- [PROBLEM DETAILS]:
Once you find the line with "2 | 0.008687 |" in the entries below, return exactly every line from it through the line with "6 | 0.002005 |".

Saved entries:
▼

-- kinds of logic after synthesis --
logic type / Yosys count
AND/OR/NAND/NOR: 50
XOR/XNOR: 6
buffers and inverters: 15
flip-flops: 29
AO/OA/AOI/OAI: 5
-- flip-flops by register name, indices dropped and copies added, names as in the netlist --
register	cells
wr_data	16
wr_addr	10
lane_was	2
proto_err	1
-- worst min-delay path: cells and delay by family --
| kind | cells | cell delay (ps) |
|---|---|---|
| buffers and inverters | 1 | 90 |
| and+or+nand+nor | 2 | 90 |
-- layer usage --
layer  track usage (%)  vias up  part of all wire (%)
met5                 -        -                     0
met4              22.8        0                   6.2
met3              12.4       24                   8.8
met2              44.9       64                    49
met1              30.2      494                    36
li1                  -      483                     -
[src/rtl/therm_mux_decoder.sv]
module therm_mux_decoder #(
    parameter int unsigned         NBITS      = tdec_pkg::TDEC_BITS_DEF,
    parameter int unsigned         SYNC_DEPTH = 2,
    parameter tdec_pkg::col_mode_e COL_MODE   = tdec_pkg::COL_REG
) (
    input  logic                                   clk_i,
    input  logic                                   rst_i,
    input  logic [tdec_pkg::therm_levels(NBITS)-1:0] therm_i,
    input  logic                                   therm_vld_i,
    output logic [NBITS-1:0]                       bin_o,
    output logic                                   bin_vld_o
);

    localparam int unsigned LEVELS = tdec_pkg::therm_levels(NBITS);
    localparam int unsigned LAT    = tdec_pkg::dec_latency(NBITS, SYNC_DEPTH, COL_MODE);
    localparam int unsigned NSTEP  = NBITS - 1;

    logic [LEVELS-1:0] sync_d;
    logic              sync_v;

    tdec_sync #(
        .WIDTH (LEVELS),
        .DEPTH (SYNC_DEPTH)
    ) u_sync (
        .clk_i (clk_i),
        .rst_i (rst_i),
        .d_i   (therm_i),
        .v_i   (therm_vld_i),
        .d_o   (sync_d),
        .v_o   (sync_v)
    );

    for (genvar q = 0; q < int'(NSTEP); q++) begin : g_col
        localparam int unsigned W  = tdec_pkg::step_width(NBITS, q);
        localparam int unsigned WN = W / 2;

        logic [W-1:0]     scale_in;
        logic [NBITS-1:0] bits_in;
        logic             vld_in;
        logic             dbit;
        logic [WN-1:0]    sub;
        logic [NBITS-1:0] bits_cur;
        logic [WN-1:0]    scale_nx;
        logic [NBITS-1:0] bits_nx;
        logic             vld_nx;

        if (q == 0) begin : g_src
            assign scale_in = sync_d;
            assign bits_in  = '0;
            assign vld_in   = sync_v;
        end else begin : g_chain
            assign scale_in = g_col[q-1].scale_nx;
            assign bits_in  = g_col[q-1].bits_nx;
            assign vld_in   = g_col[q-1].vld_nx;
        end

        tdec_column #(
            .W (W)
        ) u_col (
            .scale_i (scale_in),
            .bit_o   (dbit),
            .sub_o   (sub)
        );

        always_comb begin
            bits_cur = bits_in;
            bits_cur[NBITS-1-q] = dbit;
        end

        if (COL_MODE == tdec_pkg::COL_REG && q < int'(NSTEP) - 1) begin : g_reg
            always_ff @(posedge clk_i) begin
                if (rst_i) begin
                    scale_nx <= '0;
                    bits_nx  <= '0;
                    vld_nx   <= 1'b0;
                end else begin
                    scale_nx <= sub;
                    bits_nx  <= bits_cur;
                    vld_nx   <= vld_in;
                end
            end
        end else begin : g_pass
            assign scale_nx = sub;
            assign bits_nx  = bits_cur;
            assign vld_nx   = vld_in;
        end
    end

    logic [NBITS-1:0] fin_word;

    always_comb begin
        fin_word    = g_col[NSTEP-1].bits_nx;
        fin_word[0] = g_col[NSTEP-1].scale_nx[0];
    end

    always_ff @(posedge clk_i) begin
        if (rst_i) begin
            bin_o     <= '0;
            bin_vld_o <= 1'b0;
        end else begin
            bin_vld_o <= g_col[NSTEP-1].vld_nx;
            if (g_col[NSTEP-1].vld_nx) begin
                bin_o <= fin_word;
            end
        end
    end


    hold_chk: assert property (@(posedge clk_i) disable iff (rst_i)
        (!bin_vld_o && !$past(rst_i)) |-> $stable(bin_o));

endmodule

▲
▼

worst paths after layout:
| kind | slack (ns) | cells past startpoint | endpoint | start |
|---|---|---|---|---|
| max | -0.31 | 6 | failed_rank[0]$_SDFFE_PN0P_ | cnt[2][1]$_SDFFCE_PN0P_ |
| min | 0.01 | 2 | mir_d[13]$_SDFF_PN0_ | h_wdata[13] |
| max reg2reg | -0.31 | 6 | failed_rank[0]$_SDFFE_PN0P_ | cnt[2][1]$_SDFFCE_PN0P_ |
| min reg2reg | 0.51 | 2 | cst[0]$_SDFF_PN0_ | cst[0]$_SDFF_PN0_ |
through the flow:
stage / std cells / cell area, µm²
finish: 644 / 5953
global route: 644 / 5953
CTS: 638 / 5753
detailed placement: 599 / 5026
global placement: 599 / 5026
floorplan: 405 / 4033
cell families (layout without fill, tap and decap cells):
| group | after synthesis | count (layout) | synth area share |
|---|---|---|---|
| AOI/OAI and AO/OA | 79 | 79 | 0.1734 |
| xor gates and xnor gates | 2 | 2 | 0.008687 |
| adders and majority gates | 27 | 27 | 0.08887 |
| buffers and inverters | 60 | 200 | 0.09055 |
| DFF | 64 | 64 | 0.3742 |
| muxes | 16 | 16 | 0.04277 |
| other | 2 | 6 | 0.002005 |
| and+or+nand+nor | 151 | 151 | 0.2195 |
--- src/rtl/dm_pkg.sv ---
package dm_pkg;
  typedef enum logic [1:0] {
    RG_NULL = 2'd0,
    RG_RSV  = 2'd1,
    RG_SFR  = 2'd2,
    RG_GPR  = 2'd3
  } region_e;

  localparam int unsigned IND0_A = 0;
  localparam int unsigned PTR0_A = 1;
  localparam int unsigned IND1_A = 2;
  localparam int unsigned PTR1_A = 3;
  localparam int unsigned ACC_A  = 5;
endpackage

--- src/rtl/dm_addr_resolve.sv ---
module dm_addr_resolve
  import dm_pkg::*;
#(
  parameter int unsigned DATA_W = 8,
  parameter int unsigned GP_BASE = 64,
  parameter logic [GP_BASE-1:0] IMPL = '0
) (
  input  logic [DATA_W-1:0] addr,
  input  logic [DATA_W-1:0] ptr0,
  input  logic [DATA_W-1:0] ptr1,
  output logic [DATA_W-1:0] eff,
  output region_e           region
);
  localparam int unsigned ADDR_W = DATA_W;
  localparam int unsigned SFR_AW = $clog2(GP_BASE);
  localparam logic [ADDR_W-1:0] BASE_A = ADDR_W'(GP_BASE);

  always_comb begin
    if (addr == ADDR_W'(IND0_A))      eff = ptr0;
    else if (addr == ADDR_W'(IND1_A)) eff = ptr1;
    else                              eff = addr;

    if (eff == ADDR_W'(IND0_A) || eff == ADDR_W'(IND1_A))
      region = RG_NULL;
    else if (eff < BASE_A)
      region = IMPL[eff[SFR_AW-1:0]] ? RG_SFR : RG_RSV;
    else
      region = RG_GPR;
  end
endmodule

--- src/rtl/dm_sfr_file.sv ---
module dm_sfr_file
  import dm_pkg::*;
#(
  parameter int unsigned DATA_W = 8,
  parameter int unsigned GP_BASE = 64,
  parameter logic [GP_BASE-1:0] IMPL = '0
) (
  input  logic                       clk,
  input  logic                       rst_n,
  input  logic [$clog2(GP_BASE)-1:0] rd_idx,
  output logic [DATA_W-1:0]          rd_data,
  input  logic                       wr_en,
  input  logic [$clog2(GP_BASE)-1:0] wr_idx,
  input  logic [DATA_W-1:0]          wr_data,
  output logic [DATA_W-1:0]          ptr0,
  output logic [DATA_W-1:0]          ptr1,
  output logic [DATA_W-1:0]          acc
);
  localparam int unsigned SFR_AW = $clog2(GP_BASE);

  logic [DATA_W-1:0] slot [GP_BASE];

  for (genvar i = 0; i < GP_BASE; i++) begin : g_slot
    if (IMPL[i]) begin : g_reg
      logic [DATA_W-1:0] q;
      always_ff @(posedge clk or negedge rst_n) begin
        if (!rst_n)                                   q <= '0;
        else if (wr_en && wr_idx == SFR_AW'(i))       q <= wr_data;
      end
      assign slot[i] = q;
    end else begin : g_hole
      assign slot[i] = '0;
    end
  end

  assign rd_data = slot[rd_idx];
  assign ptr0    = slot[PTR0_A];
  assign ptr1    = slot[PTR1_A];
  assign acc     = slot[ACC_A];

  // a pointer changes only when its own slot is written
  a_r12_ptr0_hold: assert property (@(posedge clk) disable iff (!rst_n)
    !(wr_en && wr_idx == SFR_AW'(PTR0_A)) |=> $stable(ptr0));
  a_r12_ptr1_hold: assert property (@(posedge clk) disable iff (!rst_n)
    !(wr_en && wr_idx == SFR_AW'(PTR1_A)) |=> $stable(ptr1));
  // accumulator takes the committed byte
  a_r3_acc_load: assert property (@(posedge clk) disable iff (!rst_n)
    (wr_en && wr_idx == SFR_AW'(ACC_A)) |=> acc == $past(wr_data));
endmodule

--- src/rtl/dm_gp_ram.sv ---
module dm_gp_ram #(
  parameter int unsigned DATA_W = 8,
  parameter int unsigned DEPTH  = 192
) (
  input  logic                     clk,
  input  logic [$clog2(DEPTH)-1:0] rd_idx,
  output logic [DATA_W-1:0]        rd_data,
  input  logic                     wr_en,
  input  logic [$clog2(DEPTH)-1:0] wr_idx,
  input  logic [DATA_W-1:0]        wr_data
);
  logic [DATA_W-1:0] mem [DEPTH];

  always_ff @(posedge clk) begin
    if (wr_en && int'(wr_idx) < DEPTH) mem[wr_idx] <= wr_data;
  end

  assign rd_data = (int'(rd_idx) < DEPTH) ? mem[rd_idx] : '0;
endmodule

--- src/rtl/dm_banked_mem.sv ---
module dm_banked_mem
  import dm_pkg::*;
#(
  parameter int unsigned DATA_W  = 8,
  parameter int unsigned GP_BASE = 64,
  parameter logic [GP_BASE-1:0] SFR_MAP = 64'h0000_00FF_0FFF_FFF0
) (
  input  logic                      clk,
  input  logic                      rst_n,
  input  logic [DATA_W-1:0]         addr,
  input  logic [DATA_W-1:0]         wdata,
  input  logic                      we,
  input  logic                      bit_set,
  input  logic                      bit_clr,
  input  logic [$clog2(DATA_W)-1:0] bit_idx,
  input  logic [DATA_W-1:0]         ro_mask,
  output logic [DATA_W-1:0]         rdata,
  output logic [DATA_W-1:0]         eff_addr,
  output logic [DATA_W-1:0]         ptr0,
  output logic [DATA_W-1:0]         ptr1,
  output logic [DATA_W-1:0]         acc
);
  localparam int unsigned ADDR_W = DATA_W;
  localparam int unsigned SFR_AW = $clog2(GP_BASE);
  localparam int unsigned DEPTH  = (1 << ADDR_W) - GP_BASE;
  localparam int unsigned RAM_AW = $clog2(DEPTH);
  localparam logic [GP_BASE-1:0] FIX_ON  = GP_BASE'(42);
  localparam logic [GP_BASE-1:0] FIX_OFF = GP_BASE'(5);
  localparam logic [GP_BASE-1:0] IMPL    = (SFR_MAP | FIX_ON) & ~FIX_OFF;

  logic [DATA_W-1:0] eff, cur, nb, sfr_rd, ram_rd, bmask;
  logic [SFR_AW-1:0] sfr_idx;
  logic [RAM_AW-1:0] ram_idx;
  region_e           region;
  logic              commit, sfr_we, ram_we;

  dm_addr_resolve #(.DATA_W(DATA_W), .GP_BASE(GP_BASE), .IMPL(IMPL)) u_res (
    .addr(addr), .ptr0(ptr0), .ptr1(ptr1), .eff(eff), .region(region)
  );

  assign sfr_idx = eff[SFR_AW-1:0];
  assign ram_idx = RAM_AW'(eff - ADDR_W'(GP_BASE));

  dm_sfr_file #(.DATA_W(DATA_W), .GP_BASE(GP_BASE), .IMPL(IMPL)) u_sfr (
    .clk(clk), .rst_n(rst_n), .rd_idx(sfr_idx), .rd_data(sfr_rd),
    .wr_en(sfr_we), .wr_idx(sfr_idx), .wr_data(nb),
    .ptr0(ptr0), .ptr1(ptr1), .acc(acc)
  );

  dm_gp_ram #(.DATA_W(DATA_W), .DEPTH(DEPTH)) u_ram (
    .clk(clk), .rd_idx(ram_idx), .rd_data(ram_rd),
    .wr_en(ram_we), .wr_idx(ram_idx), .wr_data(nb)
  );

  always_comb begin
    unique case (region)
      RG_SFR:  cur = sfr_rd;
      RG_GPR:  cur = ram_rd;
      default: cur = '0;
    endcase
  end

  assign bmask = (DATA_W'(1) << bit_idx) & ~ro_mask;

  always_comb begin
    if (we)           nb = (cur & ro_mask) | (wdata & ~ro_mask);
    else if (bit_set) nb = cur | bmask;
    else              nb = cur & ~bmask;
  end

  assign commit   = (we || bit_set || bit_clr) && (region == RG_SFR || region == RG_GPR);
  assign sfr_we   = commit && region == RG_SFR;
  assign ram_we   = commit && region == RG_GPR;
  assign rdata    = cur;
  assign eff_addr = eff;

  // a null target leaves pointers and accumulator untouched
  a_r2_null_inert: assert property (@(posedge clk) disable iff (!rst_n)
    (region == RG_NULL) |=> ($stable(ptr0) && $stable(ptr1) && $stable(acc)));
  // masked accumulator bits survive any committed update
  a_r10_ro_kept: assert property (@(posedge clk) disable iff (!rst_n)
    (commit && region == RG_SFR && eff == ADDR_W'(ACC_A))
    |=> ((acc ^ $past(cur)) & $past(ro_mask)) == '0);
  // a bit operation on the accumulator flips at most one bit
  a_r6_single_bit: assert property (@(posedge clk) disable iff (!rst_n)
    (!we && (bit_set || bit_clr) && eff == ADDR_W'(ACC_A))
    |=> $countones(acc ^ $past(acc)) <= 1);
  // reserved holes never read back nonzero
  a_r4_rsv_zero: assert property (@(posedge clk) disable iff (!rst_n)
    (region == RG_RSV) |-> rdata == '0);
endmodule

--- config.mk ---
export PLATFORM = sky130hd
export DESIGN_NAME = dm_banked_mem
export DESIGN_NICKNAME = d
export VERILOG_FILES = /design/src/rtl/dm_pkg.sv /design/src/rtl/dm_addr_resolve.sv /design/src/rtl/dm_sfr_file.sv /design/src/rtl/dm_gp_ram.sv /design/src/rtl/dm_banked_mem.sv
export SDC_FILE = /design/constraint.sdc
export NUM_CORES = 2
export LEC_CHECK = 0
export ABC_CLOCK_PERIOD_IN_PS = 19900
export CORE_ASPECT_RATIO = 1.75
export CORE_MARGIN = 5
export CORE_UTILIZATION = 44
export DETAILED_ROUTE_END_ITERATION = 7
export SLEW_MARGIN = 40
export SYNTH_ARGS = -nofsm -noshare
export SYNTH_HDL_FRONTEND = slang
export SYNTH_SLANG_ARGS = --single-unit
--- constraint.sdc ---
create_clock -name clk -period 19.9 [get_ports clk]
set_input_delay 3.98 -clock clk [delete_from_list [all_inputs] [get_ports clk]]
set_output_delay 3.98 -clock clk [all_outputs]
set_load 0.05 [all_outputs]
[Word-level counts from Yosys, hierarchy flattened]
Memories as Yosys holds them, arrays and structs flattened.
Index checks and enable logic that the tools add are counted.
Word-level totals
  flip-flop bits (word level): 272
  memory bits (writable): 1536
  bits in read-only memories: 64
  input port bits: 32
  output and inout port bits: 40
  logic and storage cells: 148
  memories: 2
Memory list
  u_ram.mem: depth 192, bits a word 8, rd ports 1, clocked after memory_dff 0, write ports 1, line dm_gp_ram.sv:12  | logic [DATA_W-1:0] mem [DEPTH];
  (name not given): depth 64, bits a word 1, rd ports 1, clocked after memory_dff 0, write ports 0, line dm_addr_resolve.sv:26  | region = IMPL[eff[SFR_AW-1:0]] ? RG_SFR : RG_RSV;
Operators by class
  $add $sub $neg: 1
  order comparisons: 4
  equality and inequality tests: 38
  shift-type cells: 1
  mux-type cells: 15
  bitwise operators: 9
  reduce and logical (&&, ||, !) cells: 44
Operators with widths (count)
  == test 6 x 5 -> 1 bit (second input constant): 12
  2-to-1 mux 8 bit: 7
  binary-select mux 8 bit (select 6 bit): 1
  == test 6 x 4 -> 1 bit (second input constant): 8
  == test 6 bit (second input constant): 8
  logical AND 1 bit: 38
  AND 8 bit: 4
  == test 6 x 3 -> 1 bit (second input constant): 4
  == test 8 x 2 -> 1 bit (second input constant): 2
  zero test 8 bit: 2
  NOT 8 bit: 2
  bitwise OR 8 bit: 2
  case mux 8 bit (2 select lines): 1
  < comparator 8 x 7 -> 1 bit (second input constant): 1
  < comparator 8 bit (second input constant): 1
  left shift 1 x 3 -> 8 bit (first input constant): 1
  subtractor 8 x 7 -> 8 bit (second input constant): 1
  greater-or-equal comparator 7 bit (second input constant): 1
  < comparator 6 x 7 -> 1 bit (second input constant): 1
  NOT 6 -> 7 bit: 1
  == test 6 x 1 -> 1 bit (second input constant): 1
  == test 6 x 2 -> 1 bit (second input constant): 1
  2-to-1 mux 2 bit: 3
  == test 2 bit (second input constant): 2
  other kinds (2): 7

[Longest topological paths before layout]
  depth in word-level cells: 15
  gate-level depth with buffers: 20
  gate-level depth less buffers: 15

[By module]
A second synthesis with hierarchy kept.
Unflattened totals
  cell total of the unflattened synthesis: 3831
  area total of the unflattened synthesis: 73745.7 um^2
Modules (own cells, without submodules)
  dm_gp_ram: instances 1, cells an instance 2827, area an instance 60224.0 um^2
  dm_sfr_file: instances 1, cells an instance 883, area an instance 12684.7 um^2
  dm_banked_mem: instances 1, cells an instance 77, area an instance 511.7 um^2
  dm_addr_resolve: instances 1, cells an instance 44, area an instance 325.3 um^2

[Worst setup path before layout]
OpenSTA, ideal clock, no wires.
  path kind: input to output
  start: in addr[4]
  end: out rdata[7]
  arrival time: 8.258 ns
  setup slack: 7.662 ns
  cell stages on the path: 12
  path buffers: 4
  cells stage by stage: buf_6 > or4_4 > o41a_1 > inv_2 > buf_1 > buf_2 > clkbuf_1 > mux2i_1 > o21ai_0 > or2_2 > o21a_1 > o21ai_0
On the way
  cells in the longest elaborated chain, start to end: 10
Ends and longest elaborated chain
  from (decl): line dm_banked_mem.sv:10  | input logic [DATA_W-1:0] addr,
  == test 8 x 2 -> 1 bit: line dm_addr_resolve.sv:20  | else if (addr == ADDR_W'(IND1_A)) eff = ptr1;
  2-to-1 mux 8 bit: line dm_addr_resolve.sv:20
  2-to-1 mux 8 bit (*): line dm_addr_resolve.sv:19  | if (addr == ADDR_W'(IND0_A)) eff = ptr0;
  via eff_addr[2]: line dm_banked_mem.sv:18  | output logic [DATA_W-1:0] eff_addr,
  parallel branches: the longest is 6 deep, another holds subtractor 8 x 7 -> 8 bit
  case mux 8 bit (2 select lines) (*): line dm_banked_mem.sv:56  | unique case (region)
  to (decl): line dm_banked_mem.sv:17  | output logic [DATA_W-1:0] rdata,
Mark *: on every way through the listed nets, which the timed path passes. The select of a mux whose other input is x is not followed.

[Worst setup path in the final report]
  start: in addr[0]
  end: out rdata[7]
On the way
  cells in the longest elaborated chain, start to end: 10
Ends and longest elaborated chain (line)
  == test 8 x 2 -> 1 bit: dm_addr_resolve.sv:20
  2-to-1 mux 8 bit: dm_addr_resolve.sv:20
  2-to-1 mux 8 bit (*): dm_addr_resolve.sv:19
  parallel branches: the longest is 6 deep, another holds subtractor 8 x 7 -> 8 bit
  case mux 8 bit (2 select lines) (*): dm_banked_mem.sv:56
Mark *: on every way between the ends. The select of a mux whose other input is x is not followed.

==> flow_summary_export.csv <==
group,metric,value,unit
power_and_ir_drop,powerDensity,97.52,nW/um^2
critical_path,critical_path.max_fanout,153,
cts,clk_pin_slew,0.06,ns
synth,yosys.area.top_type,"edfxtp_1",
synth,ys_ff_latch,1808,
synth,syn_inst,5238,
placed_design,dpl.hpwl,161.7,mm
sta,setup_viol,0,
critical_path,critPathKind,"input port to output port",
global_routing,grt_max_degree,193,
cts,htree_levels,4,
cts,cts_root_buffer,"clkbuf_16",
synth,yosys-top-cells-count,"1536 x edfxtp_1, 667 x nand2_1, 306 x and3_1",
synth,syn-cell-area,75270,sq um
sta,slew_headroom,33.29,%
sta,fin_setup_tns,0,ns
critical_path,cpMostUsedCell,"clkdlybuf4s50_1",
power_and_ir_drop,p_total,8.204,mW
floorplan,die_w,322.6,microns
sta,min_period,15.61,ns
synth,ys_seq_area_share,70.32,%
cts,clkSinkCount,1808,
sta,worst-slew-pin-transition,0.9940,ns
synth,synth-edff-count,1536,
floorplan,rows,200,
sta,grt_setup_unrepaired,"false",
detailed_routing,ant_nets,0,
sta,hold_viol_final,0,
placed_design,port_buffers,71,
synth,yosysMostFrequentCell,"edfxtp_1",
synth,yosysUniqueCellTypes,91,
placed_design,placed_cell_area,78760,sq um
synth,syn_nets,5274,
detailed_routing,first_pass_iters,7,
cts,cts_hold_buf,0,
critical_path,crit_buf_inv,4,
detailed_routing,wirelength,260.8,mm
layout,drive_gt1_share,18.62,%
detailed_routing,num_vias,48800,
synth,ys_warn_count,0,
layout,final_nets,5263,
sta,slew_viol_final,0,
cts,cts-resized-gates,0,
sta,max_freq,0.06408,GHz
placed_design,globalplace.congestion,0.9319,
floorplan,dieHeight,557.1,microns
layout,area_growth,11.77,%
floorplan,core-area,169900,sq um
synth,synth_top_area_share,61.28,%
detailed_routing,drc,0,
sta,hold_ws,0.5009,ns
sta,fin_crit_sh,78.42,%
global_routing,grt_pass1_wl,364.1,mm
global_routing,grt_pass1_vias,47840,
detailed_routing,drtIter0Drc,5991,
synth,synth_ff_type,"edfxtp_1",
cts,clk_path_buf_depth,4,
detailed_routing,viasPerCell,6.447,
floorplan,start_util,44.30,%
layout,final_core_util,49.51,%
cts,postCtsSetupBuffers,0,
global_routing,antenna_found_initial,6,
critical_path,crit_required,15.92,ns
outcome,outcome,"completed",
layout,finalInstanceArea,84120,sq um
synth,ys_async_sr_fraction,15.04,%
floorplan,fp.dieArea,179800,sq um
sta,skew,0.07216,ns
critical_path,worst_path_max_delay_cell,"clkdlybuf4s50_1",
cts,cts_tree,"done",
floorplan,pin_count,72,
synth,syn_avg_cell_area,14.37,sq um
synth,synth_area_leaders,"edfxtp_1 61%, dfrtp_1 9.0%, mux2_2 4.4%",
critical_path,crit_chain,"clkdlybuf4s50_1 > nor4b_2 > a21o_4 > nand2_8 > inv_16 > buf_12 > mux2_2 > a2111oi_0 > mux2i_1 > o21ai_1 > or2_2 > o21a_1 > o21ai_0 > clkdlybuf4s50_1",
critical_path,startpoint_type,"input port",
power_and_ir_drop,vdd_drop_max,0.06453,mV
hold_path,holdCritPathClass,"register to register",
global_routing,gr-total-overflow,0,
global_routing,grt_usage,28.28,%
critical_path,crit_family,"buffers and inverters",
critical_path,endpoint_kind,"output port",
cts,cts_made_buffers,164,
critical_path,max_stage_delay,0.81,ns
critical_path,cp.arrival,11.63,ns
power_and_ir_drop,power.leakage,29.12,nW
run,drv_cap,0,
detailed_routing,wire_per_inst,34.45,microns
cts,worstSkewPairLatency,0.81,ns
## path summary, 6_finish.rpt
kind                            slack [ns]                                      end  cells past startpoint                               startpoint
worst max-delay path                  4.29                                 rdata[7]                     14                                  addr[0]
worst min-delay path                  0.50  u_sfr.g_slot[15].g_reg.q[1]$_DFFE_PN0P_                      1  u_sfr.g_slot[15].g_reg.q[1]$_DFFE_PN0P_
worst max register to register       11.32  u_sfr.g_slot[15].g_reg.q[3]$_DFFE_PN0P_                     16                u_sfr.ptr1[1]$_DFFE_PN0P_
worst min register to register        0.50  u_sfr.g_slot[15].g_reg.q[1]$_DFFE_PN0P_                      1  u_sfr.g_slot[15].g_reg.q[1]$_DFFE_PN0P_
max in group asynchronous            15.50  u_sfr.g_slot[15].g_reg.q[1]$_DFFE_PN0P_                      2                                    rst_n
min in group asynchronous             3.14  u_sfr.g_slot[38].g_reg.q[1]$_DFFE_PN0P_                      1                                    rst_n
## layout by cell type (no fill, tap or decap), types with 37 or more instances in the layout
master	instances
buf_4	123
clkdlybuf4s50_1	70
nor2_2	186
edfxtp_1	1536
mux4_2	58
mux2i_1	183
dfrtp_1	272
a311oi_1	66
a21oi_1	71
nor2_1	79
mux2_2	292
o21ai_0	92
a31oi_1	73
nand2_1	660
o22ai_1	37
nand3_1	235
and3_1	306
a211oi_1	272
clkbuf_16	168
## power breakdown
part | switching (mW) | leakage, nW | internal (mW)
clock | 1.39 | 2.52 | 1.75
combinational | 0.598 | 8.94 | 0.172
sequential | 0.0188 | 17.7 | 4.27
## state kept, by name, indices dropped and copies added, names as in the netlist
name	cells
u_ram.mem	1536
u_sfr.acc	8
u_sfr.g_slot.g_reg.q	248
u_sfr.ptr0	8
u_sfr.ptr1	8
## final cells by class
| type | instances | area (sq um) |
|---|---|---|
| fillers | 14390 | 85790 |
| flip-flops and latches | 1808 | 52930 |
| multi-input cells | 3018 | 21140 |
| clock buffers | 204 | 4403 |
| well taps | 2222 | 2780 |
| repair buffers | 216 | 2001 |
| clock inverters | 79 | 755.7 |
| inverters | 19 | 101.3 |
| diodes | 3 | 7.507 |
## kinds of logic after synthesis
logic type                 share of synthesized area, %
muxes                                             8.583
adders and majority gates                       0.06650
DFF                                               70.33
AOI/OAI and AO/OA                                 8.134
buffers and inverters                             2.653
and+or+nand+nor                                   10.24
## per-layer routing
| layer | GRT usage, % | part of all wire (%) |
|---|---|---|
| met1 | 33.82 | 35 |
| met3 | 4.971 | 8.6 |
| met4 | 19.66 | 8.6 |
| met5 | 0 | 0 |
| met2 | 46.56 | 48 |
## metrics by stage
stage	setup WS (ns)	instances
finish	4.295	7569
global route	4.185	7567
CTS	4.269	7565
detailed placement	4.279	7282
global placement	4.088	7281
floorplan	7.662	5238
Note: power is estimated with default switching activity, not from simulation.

▲

- [OUTPUT OF THE TASK]:
| xor gates and xnor gates | 2 | 2 | 0.008687 |
| adders and majority gates | 27 | 27 | 0.08887 |
| buffers and inverters | 60 | 200 | 0.09055 |
| DFF | 64 | 64 | 0.3742 |
| muxes | 16 | 16 | 0.04277 |
| other | 2 | 6 | 0.002005 |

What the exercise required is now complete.